**Exercise instructions:** Write out the following listing's lines from the one with "min in group asynchronous: 3" to the one with "-- run 2: worst", exactly, with both included and no others.

**Supplied material:**
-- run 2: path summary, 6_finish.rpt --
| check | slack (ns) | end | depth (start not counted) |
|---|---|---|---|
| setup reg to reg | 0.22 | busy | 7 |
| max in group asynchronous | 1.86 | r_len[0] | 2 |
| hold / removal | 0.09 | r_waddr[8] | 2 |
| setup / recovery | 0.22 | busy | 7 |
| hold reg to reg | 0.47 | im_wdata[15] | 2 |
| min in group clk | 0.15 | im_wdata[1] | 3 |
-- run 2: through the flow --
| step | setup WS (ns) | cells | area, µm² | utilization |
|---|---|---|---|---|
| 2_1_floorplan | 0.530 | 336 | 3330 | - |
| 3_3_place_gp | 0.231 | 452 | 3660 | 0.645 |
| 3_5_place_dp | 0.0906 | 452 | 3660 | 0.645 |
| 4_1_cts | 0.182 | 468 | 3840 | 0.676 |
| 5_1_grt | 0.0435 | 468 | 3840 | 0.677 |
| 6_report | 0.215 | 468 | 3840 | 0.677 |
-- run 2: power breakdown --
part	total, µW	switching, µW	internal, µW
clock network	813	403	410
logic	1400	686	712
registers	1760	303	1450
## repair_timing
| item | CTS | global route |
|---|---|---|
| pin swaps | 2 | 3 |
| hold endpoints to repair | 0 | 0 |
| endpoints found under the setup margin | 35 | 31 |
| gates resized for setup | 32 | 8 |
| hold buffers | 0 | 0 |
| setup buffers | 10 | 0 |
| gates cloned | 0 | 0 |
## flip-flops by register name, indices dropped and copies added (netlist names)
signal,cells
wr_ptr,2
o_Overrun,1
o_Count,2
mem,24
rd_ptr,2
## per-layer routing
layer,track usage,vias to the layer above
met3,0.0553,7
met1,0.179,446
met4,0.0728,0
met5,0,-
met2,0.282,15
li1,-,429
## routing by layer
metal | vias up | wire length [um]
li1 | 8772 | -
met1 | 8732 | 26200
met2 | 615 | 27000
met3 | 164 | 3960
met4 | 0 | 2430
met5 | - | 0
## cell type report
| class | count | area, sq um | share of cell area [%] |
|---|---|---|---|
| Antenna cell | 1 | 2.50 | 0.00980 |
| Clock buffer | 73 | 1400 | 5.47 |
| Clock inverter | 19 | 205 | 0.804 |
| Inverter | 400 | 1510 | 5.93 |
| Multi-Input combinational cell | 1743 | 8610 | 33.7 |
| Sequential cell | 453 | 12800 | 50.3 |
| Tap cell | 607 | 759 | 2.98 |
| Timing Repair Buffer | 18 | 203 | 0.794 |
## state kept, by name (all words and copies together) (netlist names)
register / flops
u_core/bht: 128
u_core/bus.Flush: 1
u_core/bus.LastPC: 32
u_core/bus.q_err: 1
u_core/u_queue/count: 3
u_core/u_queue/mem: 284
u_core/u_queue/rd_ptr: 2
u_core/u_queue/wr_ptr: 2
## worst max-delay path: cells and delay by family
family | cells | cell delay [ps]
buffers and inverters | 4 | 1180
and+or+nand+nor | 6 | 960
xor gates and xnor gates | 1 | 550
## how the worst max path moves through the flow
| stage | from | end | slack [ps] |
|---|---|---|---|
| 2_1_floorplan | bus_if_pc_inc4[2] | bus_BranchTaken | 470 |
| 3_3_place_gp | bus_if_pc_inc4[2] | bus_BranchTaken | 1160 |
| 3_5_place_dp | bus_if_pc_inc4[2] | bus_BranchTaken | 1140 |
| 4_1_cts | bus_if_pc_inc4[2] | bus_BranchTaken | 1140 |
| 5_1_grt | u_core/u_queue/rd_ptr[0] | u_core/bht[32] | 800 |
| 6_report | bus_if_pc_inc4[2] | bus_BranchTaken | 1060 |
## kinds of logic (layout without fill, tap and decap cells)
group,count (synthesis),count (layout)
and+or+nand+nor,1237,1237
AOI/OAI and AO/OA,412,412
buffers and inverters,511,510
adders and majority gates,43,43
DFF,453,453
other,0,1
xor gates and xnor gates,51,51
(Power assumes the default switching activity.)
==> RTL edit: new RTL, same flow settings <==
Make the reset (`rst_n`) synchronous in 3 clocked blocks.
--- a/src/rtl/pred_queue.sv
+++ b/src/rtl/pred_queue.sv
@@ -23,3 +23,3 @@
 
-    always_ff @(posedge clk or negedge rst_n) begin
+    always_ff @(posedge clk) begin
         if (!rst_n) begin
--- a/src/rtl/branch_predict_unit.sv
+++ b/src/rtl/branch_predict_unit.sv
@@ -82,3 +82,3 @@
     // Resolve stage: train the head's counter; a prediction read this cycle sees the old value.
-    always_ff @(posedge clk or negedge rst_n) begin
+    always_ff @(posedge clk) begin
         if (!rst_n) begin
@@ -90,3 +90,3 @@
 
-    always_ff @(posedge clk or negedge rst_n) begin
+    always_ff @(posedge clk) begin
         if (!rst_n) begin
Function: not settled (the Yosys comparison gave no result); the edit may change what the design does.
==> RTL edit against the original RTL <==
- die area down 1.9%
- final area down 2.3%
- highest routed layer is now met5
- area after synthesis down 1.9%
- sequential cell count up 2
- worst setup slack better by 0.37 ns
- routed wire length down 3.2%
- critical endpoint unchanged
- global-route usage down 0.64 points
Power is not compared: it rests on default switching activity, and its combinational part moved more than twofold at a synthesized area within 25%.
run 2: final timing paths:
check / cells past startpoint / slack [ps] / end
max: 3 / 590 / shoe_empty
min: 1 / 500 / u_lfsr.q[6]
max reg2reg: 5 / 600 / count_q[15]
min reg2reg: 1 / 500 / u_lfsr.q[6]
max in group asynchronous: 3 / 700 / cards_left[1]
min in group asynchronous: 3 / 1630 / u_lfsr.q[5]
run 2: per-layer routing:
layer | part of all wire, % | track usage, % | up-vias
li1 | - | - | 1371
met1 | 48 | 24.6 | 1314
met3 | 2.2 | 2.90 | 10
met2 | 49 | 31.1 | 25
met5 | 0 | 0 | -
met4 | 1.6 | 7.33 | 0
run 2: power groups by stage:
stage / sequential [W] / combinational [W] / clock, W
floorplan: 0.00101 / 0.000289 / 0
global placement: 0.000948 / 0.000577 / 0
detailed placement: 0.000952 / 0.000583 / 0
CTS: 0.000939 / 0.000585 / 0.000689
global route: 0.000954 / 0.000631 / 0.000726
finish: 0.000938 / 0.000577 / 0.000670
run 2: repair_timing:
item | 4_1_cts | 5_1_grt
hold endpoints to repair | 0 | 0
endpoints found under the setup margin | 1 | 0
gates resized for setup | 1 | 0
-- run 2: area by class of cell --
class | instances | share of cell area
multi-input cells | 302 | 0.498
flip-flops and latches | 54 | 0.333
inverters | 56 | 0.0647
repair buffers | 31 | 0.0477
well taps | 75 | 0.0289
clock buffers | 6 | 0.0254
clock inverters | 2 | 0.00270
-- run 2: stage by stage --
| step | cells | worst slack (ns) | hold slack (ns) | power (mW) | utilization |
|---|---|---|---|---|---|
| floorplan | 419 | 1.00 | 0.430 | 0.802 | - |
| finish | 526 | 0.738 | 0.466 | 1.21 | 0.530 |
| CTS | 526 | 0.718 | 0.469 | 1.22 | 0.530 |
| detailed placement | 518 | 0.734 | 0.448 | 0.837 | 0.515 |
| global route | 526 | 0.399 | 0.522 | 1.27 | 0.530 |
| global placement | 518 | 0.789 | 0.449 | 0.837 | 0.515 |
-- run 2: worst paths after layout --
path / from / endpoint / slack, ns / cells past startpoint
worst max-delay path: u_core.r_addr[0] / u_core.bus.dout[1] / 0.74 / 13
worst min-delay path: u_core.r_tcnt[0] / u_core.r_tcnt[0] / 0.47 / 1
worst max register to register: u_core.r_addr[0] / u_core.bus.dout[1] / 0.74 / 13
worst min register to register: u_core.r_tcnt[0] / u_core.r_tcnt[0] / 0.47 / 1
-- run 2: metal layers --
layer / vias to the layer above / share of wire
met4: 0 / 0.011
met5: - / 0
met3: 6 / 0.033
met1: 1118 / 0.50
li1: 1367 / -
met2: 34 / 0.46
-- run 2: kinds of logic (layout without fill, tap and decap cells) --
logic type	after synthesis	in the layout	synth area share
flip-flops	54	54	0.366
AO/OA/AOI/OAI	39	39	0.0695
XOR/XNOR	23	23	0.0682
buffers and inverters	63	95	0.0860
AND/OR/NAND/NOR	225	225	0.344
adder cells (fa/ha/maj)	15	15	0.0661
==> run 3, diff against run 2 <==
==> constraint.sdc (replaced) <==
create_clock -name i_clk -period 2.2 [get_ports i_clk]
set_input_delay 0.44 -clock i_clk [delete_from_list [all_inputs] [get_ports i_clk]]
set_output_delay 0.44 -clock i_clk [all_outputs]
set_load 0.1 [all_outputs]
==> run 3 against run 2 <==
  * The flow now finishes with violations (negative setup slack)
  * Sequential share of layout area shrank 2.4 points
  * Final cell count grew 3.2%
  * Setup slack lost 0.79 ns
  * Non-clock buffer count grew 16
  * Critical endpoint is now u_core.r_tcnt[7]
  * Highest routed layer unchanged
$ cat src/rtl/johnson_ctr_pkg.sv
// johnson_ctr_pkg: shared mode enum and sizing helpers for the phase counter
package johnson_ctr_pkg;
  typedef enum logic {MODE_JOHNSON = 1'b0, MODE_RING = 1'b1} ctr_mode_e;
  function automatic int ph_w(input int width);
    return $clog2(2 * width);
  endfunction
  function automatic logic [63:0] reset_val(input int width, input ctr_mode_e mode);
    return (mode == MODE_RING && width > 0) ? 64'd1 : 64'd0;
  endfunction
endpackage

$ cat src/rtl/ctr_state_decode.sv
// ctr_state_decode: combinational phase index and illegal-state flag from the counter state
module ctr_state_decode
  import johnson_ctr_pkg::*;
#(
  parameter int WIDTH = 4,
  parameter int MODE = 0,
  localparam int PH_W = ph_w(WIDTH)
)(
  input  logic [WIDTH-1:0] q,
  output logic [PH_W-1:0]  phase,
  output logic             err
);
  localparam int PW = PH_W + 1;
  localparam ctr_mode_e M = (MODE != 0) ? MODE_RING : MODE_JOHNSON;
  logic [PW-1:0]   pop;
  logic [PW-1:0]   tr;
  logic [PH_W-1:0] idx;
  // popcount, neighbour transitions and set-bit index feed both legality and phase
  always_comb begin
    pop = '0;
    tr = '0;
    idx = '0;
    for (int k = 0; k < WIDTH; k++) pop = pop + PW'(q[k]);
    for (int k = 0; k < WIDTH - 1; k++) tr = tr + PW'(q[k] ^ q[k+1]);
    for (int k = 0; k < WIDTH; k++) idx = q[k] ? PH_W'(k) : idx;
    err = (M == MODE_RING) ? (pop != PW'(1)) : (tr > PW'(1));
    phase = err ? '0 :
            (M == MODE_RING) ? idx :
            q[WIDTH-1] ? PH_W'(PW'(2 * WIDTH) - pop) : PH_W'(pop);
  end
endmodule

**Response:**
min in group asynchronous: 3 / 1630 / u_lfsr.q[5]
run 2: per-layer routing:
layer | part of all wire, % | track usage, % | up-vias
li1 | - | - | 1371
met1 | 48 | 24.6 | 1314
met3 | 2.2 | 2.90 | 10
met2 | 49 | 31.1 | 25
met5 | 0 | 0 | -
met4 | 1.6 | 7.33 | 0
run 2: power groups by stage:
stage / sequential [W] / combinational [W] / clock, W
floorplan: 0.00101 / 0.000289 / 0
global placement: 0.000948 / 0.000577 / 0
detailed placement: 0.000952 / 0.000583 / 0
CTS: 0.000939 / 0.000585 / 0.000689
global route: 0.000954 / 0.000631 / 0.000726
finish: 0.000938 / 0.000577 / 0.000670
run 2: repair_timing:
item | 4_1_cts | 5_1_grt
hold endpoints to repair | 0 | 0
endpoints found under the setup margin | 1 | 0
gates resized for setup | 1 | 0
-- run 2: area by class of cell --
class | instances | share of cell area
multi-input cells | 302 | 0.498
flip-flops and latches | 54 | 0.333
inverters | 56 | 0.0647
repair buffers | 31 | 0.0477
well taps | 75 | 0.0289
clock buffers | 6 | 0.0254
clock inverters | 2 | 0.00270
-- run 2: stage by stage --
| step | cells | worst slack (ns) | hold slack (ns) | power (mW) | utilization |
|---|---|---|---|---|---|
| floorplan | 419 | 1.00 | 0.430 | 0.802 | - |
| finish | 526 | 0.738 | 0.466 | 1.21 | 0.530 |
| CTS | 526 | 0.718 | 0.469 | 1.22 | 0.530 |
| detailed placement | 518 | 0.734 | 0.448 | 0.837 | 0.515 |
| global route | 526 | 0.399 | 0.522 | 1.27 | 0.530 |
| global placement | 518 | 0.789 | 0.449 | 0.837 | 0.515 |
-- run 2: worst paths after layout --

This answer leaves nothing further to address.